Par petites touches successives, le spectateur est amené à découvrir les petits secrets de deux personnes différemment atteintes par la mort, qui n’ont plus que l’autre à qui confier leur douleur. Sans pathos et avec délicatesse, leurs appréhensions et leurs espérances sont mises au jour. Les deux réalisatrices évoquent en termes simples et avec tact la rencontre de deux deuils et les difficultés suscitées par le grand âge. La construction scénaristique est simple, le scénario un peu convenu, mais le film touche par sa justesse de ton : la petite chambre est un film émouvant, tendre, qui joue sur des riens, des gestes, des regards, le choix d’une couleur de pantoufle, le sourire de Rose, un album photo aux pages soudain blanches…

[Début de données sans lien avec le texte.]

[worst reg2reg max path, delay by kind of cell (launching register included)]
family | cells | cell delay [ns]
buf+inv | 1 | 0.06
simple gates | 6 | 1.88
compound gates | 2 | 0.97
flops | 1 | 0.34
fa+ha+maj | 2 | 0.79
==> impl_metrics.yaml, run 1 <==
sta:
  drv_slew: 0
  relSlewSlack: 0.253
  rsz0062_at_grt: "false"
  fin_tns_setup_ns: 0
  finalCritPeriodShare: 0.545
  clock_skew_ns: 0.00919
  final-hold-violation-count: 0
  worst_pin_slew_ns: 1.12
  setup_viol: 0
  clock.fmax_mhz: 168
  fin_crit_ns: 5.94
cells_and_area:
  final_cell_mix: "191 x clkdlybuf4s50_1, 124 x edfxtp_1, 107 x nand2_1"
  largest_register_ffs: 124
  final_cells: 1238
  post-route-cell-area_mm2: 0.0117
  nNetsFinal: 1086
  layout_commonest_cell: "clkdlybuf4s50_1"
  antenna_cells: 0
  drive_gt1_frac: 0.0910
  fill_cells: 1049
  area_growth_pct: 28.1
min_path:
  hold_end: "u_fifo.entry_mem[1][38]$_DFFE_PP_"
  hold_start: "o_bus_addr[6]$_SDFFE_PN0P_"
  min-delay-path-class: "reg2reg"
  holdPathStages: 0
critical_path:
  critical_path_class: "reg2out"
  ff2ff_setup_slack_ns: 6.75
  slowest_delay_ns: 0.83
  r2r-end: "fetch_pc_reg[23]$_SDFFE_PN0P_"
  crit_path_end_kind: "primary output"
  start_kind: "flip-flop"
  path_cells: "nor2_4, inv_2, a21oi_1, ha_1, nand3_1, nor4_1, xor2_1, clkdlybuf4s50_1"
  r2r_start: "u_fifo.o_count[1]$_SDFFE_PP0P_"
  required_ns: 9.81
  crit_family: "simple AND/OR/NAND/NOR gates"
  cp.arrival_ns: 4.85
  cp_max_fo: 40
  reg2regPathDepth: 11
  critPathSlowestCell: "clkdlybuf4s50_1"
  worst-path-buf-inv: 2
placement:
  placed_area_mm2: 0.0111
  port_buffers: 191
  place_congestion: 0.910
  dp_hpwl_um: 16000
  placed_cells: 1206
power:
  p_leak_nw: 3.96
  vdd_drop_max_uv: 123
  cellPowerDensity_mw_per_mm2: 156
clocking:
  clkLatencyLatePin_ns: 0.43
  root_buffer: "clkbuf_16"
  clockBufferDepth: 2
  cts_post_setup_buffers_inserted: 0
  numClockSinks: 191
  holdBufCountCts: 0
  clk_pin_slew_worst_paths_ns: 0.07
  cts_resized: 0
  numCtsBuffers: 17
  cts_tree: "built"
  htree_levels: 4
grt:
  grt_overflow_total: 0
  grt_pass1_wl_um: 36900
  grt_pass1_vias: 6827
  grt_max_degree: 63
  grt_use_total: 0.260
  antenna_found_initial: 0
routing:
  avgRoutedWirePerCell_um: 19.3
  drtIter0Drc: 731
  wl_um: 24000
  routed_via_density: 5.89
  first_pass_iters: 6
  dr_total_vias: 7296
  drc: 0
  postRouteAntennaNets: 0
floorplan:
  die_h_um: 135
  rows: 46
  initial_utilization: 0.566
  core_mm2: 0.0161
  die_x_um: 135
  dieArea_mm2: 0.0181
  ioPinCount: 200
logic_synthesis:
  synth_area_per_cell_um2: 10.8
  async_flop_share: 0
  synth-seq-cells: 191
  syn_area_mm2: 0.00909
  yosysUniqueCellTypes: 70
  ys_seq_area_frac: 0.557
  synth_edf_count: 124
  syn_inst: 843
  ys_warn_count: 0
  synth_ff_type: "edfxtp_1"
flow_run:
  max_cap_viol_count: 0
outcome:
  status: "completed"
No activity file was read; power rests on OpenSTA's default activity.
[config.mk]
export PLATFORM = sky130hd
export DESIGN_NAME = program_sequencer
export DESIGN_NICKNAME = d
export VERILOG_FILES = /design/src/rtl/program_sequencer.sv
export SDC_FILE = /design/constraint.sdc
export NUM_CORES = 1
export LEC_CHECK = 0
export ABC_AREA = 1
export CAP_MARGIN = 25
export CORE_ASPECT_RATIO = 1.5
export CORE_MARGIN = 1
export CORE_UTILIZATION = 49
export CTS_CLUSTER_DIAMETER = 100
export CTS_CLUSTER_SIZE = 12
export DETAILED_ROUTE_END_ITERATION = 16
export PLACE_DENSITY = 0.84
export RECOVER_POWER = 25
export SLEW_MARGIN = 5
export SYNTH_ARGS = -nofsm -noshare
export SYNTH_HDL_FRONTEND = slang
export SYNTH_SLANG_ARGS = --single-unit
[constraint.sdc]
create_clock -name clk -period 2.4 [get_ports clk]
set_input_delay 0.72 -clock clk [delete_from_list [all_inputs] [get_ports clk]]
set_output_delay 0.72 -clock clk [all_outputs]
set_load 0.005 [all_outputs]
==> src/rtl/serial_sub_pkg.sv <==
// Shared definitions for the bit-serial subtractor: FSM state encoding and default width.
package serial_sub_pkg;

    typedef enum logic [1:0] {
        IDLE  = 2'd0,
        SHIFT = 2'd1,
        DONE  = 2'd2
    } state_t;

    localparam int DEFAULT_WIDTH = 8;

endpackage

==> src/rtl/serial_sub_half_sub.sv <==
// Half subtractor cell, x - y: difference bit and borrow-out.
module half_sub (
    input  logic x,
    input  logic y,
    output logic d,
    output logic bo
);

    assign d  = x ^ y;
    assign bo = ~x & y;

endmodule

==> src/rtl/serial_sub.sv <==
// Bit-serial unsigned subtractor: LSB-first, one bit per clock, valid/ready on both sides.
//
//   state | meaning
//   IDLE  | waiting for operands, in_ready=1
//   SHIFT | one difference bit produced per edge, WIDTH edges total
//   DONE  | result presented with out_valid=1 until out_ready
module serial_sub
    import serial_sub_pkg::*;
#(
    parameter int WIDTH = DEFAULT_WIDTH
) (
    input  logic             clk,
    input  logic             rst,
    input  logic             in_valid,
    output logic             in_ready,
    input  logic [WIDTH-1:0] a,
    input  logic [WIDTH-1:0] b,
    output logic             out_valid,
    input  logic             out_ready,
    output logic [WIDTH-1:0] diff,
    output logic             borrow
);

    localparam int CNT_W = $clog2(WIDTH + 1);
    localparam logic [CNT_W-1:0] LAST_BIT = CNT_W'(WIDTH - 1);

    state_t            state;
    state_t            state_next;
    logic [WIDTH-1:0]  a_shift;
    logic [WIDTH-1:0]  b_shift;
    logic [WIDTH-1:0]  result;
    logic              borrow_flop;
    logic [CNT_W-1:0]  bit_cnt;

    logic d0;
    logic bo0;
    logic bit_diff;
    logic bo1;
    logic bout;

    // Full subtractor: (a0 - b0) first, then subtract the incoming borrow.
    half_sub u_hs_ab (
        .x  (a_shift[0]),
        .y  (b_shift[0]),
        .d  (d0),
        .bo (bo0)
    );

    half_sub u_hs_bin (
        .x  (d0),
        .y  (borrow_flop),
        .d  (bit_diff),
        .bo (bo1)
    );

    assign bout = bo0 | bo1;

    always_ff @(posedge clk) begin
        if (rst) begin
            state <= IDLE;
        end else begin
            state <= state_next;
        end
    end

    always_comb begin
        state_next = state;
        in_ready   = 1'b0;
        out_valid  = 1'b0;
        case (state)
            IDLE: begin
                in_ready = 1'b1;
                if (in_valid) begin
                    state_next = SHIFT;
                end
            end
            SHIFT: begin
                if (bit_cnt == LAST_BIT) begin
                    state_next = DONE;
                end
            end
            DONE: begin
                out_valid = 1'b1;
                if (out_ready) begin
                    state_next = IDLE;
                end
            end
            default: state_next = IDLE;
        endcase
    end

    // Result register is left untouched on accept so the previous answer stays visible in IDLE.
    always_ff @(posedge clk) begin
        if (rst) begin
            a_shift     <= '0;
            b_shift     <= '0;
            result      <= '0;
            borrow_flop <= 1'b0;
            bit_cnt     <= '0;
        end else begin
            case (state)
                IDLE: begin
                    if (in_valid) begin
                        a_shift     <= a;
                        b_shift     <= b;
                        borrow_flop <= 1'b0;
                        bit_cnt     <= '0;
                    end
                end
                SHIFT: begin
                    result      <= {bit_diff, result[WIDTH-1:1]};
                    a_shift     <= a_shift >> 1;
                    b_shift     <= b_shift >> 1;
                    borrow_flop <= bout;
                    bit_cnt     <= bit_cnt + CNT_W'(1);
                end
                default: begin
                end
            endcase
        end
    end

    assign diff   = result;
    assign borrow = borrow_flop;

endmodule

==> config.mk <==
export PLATFORM = sky130hd
export DESIGN_NAME = serial_sub
export DESIGN_NICKNAME = d
export VERILOG_FILES = /design/src/rtl/serial_sub_pkg.sv /design/src/rtl/serial_sub_half_sub.sv /design/src/rtl/serial_sub.sv
export SDC_FILE = /design/constraint.sdc
export NUM_CORES = 1
export LEC_CHECK = 0
export ABC_AREA = 1
export BUFFER_PORTS_ARGS = -buffer_cell sky130_fd_sc_hd__buf_2
export CAP_MARGIN = 20
export CORE_ASPECT_RATIO = 1.75
export CORE_UTILIZATION = 30
export CTS_BUF_LIST = sky130_fd_sc_hd__clkbuf_16
export CTS_CLUSTER_DIAMETER = 40
export CTS_CLUSTER_SIZE = 14
export DETAILED_ROUTE_END_ITERATION = 10
export PLACE_DENSITY = 0.48
export REMOVE_ABC_BUFFERS = 1
export SETUP_SLACK_MARGIN = 0.3
export SLEW_MARGIN = 10
export SYNTH_ARGS = -nofsm -noshare
export SYNTH_HDL_FRONTEND = slang
export SYNTH_SLANG_ARGS = --single-unit
==> constraint.sdc <==
create_clock -name clk -period 1.1 [get_ports clk]
set_input_delay 0.055 -clock clk [delete_from_list [all_inputs] [get_ports clk]]
set_output_delay 0.055 -clock clk [all_outputs]
set_load 0.01 [all_outputs]
* Word level (Yosys, flattened, before mapping) *
Cells that the tools add are included.
W data, S select, Z words.

word-level totals
  bits in latches = 0
  memories = 0
  logic and storage cells = 38
  bits in writable memories = 0
  bits in registers = 31
  ROM bits = 0
  bits of input ports = 20
  output and inout port bits = 11

operators by class
  equality and inequality tests = 6
  div/mod/pow operators = 0
  shift operators = 0
  mux-type cells = 14
  bitwise operators = 7
  multiply operators = 0
  add/subtract/negate cells = 1
  order comparisons = 0
  reductions and logical operators = 4

operators by type and width
  kind                   number
  $pmux W8 S2            2
  $mux W8                2
  $pmux W4 S2            1
  $mux W2                3
  $ne A2 B2 Y1 const B   3
  $pmux W2 S3            1
  $add A4 B1 Y4 const B  1
  $eq A4 B3 Y1 const B   1
  $mux W4                1
  $mux W1                3
  $reduce_and A3 Y1      1
  $and A1 B1 Y1          2
  $eq A2 B1 Y1 const B   1
  $eq A2 B2 Y1 const B   1
  $logic_not A2 Y1       1
  $not A1 Y1             2
  $pmux W1 S2            1
  $reduce_and A2 Y1      1
  $reduce_bool A2 Y1     1
  $xor A1 B1 Y1          2
  $or A1 B1 Y1           1

* Longest topological paths before layout *
  word-level depth = 5
  depth in mapped cells = 7
  gate-level depth less buffers = 7

* Modules after synthesis *
Synthesis repeated with hierarchy kept, for this count alone.

unflattened totals
  cells, all modules = 208
  area total of the unflattened synthesis = 1433.9 um2

by module, submodules not included
  module      area each (um2)  cells each  times used
  serial_sub  1393.8           202         1
  half_sub    20.0             3           2

* Worst setup path before layout *
No wires, ideal clock.

  path type = register to register
  start = register state[1]
  end = register a_shift[0]
  clock period less this slack = 1079 ps
  cell stages (with the launch flop) = 7
  buffers on the path = 1
  slack = 21 ps
  arrival = 1023 ps
  cell sequence = dfxtp_1 > nor2_4 > buf_2 > nand3_1 > nand3_1 > nand2_1 > inv_1

between the ends
  cells in the longest elaborated chain, start to end = 3
  elaborated cells on any way between the ends = 6

RTL lines
  what                                                          RTL line           source
  start, declared                                               serial_sub.sv:27   state_t state;
  start signal, assigned                                        serial_sub.sv:62   state <= state_next;
  $eq A2 B1 Y1 or $logic_not A2 Y1 (tied branches)              serial_sub.sv:101  case (state)
  $reduce_bool A2 Y1 (no line) or $ne A2 B2 Y1 (tied branches)  -
  $reduce_and A2 Y1 (no line)                                   -
  end signal, assigned                                          serial_sub.sv:112  a_shift <= a_shift >> 1;
  end, declared                                                 serial_sub.sv:29   logic [WIDTH-1:0] a_shift;

Several ways; a longest one is shown, not always the timed one.
A chain may end at the register's enable or synchronous reset.

* Final worst setup path *
  start = register state[1]
  end = output in_ready

between the ends
  cells in the longest elaborated chain, start to end = 2

RTL lines
  what              RTL line          source
  $logic_not A2 Y1  serial_sub.sv:70  case (state)
  $mux W1           serial_sub.sv:70
  end, declared     serial_sub.sv:15  output logic in_ready,

No other way between the ends.

==> metrics.txt <==
vias in the first global route=1474; failing checks=setup timing; TritonCTS clock tree=done; pin count of the biggest net entering global routing=20; Area contributors post-synth=dfxtp_1, nand3_1, nand2_1; share of layout cells above drive strength 1=44.4%; Yosys Warn Count=0; Core Box Area=0.00448 mm²; worst-margin pin slew=223 ps; antenna violations before repair=0; post-route setup TNS=-827 ps; first-pass GRT wire length=6680 µm; kind of critical path=flop to output pin; die span in y=approximately 93 µm; Vias=around 1500; GPL Wtd Cong=0.710; Iteration-0 DRC Markers=19; fillers=436; final period utilization=108%; HPWL Detailed=between 2000 and 2500 µm; Fmax=around 840 MHz; relative slew slack=85.2%; CP Data Required Time=about 1000 ps; CTS buffer count=5; Max FO, Critical Path=5; final hold viol count=0; area leader, netlist=dfxtp_1; n_diodes=0; worst-path cell chain=buf_6 > nor2_4 > buf_12 > buf_6; P&R area growth vs syn=61.7%; Final setup viols=22; CP max-delay cell=dfxtp_4; CTS Hold Bufs=0; clk_skew=4.61 ps; Seq/Total Area, Yosys=43.3%; die area=0.00507 mm²; CTS root buffer=clkbuf_16; Sink Count=31; most common cell in the netlist=nand2_1; final antenna-violating net count=0; drt total wl=3920 µm; Most Frequent Cell on Critical Path=buf_6; crit end category=output pin; Post-synth EDFFs=0; FFs w/ async S/R, synth=0%; commonest cells in the synthesized netlist=nand2_1, nor2_1, nand3_1; Netlist cell types=19; Slew Viols, Final=0; CTS H-tree depth=2; drt drc=0; Synth top area share=43.3%; initial core utilization=a little under a third; RSZ-0062 raised after global routing=yes; Die X=54.2 µm; GRT Overall Usage=18.3%; Seq cells post-synth=31; Syn Inst Count=approximately 200; via/cell ratio=4.77; clock latency on the worst-skew pair=~270 ps; Worst setup SP type=flop; power density cells=1510 mW/mm²; min-delay worst type=primary input to flop; Tot Pwr=3510 µW; outcome=finished, violations left; fin nets=282; crit path buf inv count=3; Synth Cell Area=0.00143 mm²; CP delay by family, top=flip-flops; CP arrival=1130 ps; maximum buffer depth of the clock tree=2; Critical Path Max Stage Delay=360 ps; Setup WS post-layout=-84.8 ps; IO Port Bufs=30; Max-Cap Viols=0; syn avg cell area=around 7.1 µm²; clock slew at reported path FFs=50 ps; Ports=31; row count=32; Final min period=1180 ps; Overflow after GRT=0; TritonRoute pass-1 iters=4; Static Leak=roughly 0.0011 µW; Hold WS=36.0 ps; Most used DFF post-synth=dfxtp_1; WL per Instance=12.7 µm; VDD IR max=0.00147 V
[registers in the layout (all words and copies together), names as in the netlist]
name,flops
diff,8
bit_cnt,4
a_shift,8
b_shift,8
borrow,1
state,2
[layer usage]
layer  track usage, %  vias up  routed length [µm]
met4             6.41        0                  61
met5                0        -                   0
met1             18.7      690                1540
met2             34.1       29                2190
met3             3.90        5                 128
li1                 -      756                   -
[power breakdown]
group	total, µW	switching (µW)	internal, µW
registers	1290	66.1	1230
logic	964	468	496
clock network	1250	447	801
total	3510	981	2530
[layout by cell type, fill, tap and decap left out, drive strengths merged, types with 5 or more instances in the layout]
master,Yosys,routed
dfxtp,31,31
inv,22,23
nand3,33,33
clkbuf,2,5
buf,7,57
a21oi,10,10
o21ai,11,11
nor2,39,39
nand2,46,48
[worst register-to-register path: stages, from the launching register on]
cell and delay (ps):
dfxtp_4 360, buf_6 120, nor2_4 170, buf_12 130
buf_16 120, nand2_2 50, nand3_2 60, nand2_1 40
inv_1 50
[path summary, 6_finish.rpt]
check                   from          to  slack [ps]  cells after the start
hold / removal          b[7]  b_shift[7]          40                      3
hold reg to reg   a_shift[7]  a_shift[7]         460                      2
setup / recovery    state[1]    in_ready         -80                      4
setup reg to reg    state[1]  b_shift[4]         -70                      8
[metrics by stage]
stage	instances	util (%)	instance area (µm²)	worst slack [ps]
after floorplan	194	-	1370	-214
after global placement	291	39.1	1750	-41.0
after detailed placement	291	39.1	1750	-47.4
after CTS	309	47.7	2140	-58.2
after global routing	310	51.7	2320	-129
final	310	51.7	2320	-84.8
[area by class of cell]
cell class	instances	area, µm²	area share (%)
Clock buffer	5	125	5.40
Clock inverter	1	3.75	0.162
Inverter	22	95.1	4.10
Multi-Input combinational cell	143	841	36.3
Sequential cell	31	637	27.5
Tap cell	51	63.8	2.75
Timing Repair Buffer	57	552	23.8
[repair_timing]
item	4_1_cts	5_1_grt
setup buffers	8	1
gates cloned	4	0
pin swaps	7	10
gates resized for setup	35	40
endpoints found under the setup margin	40	41
[cells by family after synthesis]
| family | count (synthesis) | share of synthesized area (%) |
|---|---|---|
| and+or+nand+nor | 118 | 36.6 |
| buffers and inverters | 31 | 10.2 |
| DFF | 31 | 43.3 |
| AOI/OAI and AO/OA | 21 | 7.60 |
| adders and majority gates | 2 | 2.27 |
No activity file was read; power rests on OpenSTA's default activity.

Et il est porté par le jeu des deux acteurs principaux qui volent presque la vedette aux intentions du récit. La rencontre et la complicité de Michel Bouquet, solitaire bougon et secret au jeu profond et nuancé, avec Florence Loiret Caille jeune femme blessée à l’air ronchon et l’énergie désordonnée, donnent au film toute son intensité et son humanité.